TASK REQUIREMENTS: Look below for the line that contains "0.147 | 0.200 |", then copy it and each following line exactly, through and including the line that contains "metal | track".

EXERCISE DATA:

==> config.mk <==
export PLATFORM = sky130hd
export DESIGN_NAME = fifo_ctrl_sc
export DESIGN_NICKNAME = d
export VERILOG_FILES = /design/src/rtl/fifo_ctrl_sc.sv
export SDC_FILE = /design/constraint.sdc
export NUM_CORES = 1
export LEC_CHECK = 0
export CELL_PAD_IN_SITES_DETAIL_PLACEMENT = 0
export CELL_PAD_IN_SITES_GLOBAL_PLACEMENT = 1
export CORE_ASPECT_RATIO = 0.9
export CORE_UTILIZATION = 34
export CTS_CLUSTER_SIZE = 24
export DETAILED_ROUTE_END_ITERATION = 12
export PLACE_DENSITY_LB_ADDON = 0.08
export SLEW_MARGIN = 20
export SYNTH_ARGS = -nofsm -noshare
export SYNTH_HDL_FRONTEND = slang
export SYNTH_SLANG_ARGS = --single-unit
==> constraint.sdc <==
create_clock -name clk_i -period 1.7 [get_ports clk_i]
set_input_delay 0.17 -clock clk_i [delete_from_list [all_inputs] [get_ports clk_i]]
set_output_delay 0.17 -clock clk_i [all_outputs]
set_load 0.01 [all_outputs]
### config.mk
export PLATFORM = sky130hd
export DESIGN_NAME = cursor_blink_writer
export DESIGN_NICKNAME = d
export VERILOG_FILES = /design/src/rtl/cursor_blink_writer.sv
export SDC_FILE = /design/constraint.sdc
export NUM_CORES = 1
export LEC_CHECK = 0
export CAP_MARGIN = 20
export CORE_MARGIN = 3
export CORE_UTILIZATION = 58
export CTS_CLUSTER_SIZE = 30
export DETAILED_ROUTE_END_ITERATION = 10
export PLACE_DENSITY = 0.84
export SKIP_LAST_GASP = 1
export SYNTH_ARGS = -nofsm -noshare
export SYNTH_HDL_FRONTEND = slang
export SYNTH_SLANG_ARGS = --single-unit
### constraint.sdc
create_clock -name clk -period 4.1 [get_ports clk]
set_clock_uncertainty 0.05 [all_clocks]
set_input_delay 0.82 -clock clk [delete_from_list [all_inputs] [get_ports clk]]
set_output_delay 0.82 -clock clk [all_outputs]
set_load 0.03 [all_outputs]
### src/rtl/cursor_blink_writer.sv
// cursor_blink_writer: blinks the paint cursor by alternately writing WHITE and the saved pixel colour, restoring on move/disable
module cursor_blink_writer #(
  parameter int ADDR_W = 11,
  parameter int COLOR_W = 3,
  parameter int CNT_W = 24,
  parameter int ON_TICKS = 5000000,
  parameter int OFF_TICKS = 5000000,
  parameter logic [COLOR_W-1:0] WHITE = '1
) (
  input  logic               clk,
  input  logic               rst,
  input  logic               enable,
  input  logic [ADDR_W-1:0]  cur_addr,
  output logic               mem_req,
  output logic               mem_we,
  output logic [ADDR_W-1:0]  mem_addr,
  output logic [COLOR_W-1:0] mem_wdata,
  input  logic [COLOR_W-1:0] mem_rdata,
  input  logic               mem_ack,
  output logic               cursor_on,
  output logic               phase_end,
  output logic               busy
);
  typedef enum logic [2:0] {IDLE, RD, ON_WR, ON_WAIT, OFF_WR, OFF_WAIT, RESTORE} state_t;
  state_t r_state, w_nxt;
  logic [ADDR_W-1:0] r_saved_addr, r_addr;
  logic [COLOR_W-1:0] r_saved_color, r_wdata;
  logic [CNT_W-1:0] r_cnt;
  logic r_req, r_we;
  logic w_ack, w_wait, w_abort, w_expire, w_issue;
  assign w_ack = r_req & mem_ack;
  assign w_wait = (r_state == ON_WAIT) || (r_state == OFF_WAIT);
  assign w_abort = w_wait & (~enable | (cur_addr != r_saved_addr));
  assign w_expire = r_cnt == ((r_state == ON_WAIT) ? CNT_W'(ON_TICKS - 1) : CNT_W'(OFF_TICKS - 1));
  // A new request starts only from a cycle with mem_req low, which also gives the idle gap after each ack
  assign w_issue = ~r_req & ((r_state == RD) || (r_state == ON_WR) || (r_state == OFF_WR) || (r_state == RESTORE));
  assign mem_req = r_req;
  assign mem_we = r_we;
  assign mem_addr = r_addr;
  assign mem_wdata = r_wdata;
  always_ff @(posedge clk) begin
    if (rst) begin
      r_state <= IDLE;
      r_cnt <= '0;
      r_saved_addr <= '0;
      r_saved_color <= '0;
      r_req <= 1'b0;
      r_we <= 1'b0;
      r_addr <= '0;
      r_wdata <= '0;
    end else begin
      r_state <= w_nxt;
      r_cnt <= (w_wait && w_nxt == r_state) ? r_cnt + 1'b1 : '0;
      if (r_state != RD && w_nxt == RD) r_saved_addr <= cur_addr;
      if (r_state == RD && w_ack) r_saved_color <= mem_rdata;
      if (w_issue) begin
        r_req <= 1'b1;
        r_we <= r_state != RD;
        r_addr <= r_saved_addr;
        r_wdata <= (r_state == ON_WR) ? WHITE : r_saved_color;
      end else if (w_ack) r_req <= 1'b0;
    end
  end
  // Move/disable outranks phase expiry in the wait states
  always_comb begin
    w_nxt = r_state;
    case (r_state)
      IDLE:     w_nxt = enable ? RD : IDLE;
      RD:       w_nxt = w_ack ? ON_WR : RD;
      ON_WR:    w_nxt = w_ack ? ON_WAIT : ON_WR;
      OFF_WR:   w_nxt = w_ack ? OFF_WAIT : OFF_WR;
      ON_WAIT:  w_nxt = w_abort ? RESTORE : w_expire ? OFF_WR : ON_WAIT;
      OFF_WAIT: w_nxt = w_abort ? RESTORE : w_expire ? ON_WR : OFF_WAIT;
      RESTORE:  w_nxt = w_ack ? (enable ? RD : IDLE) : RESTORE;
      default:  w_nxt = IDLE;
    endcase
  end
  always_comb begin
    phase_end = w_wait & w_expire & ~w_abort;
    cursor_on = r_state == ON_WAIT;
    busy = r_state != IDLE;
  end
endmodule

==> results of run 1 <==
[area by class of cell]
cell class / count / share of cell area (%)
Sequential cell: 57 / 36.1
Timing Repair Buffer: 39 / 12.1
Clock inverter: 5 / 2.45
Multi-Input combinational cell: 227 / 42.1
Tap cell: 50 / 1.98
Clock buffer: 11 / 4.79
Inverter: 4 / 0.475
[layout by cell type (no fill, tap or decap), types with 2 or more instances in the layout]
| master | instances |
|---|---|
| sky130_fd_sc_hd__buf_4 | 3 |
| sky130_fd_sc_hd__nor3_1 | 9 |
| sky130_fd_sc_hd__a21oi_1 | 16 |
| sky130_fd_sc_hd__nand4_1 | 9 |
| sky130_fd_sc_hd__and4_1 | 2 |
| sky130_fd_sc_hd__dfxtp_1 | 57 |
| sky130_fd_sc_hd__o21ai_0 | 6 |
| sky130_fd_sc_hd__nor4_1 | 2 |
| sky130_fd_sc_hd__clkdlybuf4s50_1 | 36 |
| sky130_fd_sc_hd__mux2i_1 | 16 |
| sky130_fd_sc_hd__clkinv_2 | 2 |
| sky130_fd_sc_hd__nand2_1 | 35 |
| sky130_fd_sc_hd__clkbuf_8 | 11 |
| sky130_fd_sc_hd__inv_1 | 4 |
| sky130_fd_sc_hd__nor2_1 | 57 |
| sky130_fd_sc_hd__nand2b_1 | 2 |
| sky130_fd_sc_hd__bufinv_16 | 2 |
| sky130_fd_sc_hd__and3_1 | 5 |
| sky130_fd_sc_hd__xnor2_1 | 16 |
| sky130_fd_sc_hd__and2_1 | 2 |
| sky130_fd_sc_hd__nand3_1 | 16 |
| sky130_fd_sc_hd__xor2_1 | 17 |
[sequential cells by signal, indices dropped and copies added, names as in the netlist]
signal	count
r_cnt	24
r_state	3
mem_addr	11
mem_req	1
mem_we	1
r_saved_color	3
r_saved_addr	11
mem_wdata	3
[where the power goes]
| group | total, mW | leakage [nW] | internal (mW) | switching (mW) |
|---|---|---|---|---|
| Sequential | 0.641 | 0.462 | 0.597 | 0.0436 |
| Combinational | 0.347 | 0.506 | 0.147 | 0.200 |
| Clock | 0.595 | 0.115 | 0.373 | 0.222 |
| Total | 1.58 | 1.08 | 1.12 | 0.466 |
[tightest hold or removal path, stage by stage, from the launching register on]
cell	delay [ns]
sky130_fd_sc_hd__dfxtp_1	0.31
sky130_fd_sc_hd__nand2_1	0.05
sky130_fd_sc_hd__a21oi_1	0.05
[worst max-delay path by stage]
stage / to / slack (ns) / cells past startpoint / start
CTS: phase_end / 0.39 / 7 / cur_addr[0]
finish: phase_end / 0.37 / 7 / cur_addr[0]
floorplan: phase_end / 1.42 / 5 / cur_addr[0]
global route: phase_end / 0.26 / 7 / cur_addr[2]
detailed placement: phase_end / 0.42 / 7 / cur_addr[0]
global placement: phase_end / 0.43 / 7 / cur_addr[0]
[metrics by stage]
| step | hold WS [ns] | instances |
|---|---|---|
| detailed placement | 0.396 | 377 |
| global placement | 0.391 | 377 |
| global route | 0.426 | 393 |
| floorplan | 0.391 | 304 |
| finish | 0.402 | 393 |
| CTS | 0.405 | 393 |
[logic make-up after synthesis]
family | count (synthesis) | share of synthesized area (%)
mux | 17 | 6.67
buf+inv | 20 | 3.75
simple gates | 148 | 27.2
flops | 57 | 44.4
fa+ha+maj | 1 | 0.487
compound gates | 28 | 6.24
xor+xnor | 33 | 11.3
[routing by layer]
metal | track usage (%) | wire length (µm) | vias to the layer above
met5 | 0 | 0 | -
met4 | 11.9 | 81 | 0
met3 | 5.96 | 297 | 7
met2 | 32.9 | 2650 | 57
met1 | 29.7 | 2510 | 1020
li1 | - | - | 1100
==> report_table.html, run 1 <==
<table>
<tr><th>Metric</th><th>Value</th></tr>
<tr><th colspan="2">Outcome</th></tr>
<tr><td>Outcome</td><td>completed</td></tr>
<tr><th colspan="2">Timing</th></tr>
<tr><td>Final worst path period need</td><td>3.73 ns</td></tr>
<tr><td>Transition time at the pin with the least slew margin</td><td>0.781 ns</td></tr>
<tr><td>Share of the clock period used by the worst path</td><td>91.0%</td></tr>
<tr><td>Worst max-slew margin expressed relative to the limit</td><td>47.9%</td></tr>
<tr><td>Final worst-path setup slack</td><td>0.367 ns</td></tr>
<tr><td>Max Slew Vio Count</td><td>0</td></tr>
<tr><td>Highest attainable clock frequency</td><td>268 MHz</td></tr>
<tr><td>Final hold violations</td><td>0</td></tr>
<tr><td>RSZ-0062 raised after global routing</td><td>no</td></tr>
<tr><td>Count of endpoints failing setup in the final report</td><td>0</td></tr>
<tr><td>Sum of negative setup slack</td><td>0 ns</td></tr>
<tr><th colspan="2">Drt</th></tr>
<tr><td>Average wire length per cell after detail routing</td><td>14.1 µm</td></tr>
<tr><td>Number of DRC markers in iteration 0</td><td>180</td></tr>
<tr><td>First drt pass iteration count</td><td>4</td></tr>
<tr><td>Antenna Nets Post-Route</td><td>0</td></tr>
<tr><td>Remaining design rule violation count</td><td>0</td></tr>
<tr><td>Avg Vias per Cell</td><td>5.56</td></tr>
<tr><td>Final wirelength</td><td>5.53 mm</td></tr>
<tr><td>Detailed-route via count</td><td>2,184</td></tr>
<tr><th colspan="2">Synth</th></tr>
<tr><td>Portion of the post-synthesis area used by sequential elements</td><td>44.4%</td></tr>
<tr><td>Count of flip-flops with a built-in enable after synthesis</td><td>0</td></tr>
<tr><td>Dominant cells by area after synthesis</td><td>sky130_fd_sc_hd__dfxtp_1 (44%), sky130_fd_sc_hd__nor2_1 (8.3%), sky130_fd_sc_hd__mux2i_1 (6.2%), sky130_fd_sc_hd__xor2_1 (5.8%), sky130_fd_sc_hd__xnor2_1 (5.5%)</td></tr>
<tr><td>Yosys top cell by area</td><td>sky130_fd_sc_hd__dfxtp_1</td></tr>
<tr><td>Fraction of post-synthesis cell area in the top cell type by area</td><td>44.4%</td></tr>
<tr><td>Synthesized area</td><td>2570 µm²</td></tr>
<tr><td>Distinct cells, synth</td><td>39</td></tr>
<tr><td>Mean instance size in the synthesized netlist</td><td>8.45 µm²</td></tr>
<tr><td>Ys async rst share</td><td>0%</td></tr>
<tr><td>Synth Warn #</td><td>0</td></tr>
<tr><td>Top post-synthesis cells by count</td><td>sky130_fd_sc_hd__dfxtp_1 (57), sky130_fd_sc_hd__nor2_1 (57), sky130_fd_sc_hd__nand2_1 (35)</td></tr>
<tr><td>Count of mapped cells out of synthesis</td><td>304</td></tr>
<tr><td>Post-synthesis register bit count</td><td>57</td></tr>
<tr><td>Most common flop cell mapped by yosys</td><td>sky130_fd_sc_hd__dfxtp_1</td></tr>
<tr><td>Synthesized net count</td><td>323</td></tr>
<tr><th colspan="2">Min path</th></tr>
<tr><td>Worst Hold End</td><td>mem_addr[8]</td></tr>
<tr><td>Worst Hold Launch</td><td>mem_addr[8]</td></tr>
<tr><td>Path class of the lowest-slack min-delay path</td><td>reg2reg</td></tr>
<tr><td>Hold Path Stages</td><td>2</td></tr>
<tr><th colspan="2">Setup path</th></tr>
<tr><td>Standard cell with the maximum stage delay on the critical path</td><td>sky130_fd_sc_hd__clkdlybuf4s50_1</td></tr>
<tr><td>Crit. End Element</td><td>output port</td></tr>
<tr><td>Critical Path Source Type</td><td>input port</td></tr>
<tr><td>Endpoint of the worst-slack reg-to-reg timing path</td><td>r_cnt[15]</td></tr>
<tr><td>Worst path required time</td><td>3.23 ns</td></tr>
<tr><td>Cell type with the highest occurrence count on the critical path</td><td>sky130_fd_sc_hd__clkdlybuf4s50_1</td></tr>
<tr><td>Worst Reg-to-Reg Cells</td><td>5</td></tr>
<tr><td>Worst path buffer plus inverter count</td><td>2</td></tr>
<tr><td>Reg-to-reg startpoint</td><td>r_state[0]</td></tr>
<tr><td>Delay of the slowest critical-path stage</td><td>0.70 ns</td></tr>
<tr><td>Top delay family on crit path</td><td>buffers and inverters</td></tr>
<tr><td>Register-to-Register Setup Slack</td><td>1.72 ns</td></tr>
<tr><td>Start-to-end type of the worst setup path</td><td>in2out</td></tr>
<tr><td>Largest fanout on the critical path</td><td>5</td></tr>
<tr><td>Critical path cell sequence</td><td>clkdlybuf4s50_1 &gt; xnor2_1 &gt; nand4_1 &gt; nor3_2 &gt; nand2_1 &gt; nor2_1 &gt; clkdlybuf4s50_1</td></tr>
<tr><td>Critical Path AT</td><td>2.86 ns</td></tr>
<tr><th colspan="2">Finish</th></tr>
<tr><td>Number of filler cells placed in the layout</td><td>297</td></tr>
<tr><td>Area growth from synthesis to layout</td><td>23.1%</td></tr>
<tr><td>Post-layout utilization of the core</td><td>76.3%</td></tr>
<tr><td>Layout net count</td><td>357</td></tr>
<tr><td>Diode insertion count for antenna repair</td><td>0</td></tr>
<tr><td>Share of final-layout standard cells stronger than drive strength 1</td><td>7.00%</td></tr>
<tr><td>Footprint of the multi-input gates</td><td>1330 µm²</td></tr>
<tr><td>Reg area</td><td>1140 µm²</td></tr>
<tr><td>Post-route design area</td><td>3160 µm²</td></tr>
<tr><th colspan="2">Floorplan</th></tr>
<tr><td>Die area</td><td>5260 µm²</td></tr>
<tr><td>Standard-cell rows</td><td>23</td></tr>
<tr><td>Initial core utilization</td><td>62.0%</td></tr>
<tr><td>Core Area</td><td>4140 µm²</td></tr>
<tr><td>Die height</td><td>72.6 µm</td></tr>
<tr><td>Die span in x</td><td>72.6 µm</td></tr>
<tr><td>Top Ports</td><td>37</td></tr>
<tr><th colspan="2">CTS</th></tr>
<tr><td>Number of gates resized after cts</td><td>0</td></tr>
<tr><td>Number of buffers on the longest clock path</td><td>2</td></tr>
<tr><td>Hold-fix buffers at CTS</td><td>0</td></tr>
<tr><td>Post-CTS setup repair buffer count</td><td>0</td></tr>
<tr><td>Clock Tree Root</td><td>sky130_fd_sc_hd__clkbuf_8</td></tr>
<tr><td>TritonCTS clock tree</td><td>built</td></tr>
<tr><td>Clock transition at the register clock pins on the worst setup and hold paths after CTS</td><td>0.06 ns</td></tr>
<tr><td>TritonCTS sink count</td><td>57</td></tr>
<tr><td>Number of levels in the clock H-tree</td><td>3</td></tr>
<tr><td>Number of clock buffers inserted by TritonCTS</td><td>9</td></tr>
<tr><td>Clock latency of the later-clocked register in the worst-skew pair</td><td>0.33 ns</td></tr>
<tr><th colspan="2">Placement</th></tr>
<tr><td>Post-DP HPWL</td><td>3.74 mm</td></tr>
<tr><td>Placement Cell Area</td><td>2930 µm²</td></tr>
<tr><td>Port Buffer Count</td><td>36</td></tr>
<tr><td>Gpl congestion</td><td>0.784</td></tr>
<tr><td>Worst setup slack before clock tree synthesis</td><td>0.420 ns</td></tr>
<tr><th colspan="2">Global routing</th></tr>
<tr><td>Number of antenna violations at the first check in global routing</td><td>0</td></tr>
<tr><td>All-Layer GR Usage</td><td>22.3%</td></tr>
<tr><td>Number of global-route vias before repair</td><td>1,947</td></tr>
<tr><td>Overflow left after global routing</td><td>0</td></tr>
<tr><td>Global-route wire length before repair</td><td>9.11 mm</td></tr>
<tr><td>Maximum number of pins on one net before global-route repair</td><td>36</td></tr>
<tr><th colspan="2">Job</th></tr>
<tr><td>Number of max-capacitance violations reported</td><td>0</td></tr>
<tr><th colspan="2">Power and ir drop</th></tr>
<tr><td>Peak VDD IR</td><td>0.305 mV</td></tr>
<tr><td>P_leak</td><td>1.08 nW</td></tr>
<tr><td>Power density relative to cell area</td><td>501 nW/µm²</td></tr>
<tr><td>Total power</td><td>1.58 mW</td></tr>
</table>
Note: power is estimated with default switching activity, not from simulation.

YOUR RESPONSE:
| Combinational | 0.347 | 0.506 | 0.147 | 0.200 |
| Clock | 0.595 | 0.115 | 0.373 | 0.222 |
| Total | 1.58 | 1.08 | 1.12 | 0.466 |
[tightest hold or removal path, stage by stage, from the launching register on]
cell	delay [ns]
sky130_fd_sc_hd__dfxtp_1	0.31
sky130_fd_sc_hd__nand2_1	0.05
sky130_fd_sc_hd__a21oi_1	0.05
[worst max-delay path by stage]
stage / to / slack (ns) / cells past startpoint / start
CTS: phase_end / 0.39 / 7 / cur_addr[0]
finish: phase_end / 0.37 / 7 / cur_addr[0]
floorplan: phase_end / 1.42 / 5 / cur_addr[0]
global route: phase_end / 0.26 / 7 / cur_addr[2]
detailed placement: phase_end / 0.42 / 7 / cur_addr[0]
global placement: phase_end / 0.43 / 7 / cur_addr[0]
[metrics by stage]
| step | hold WS [ns] | instances |
|---|---|---|
| detailed placement | 0.396 | 377 |
| global placement | 0.391 | 377 |
| global route | 0.426 | 393 |
| floorplan | 0.391 | 304 |
| finish | 0.402 | 393 |
| CTS | 0.405 | 393 |
[logic make-up after synthesis]
family | count (synthesis) | share of synthesized area (%)
mux | 17 | 6.67
buf+inv | 20 | 3.75
simple gates | 148 | 27.2
flops | 57 | 44.4
fa+ha+maj | 1 | 0.487
compound gates | 28 | 6.24
xor+xnor | 33 | 11.3
[routing by layer]
metal | track usage (%) | wire length (µm) | vias to the layer above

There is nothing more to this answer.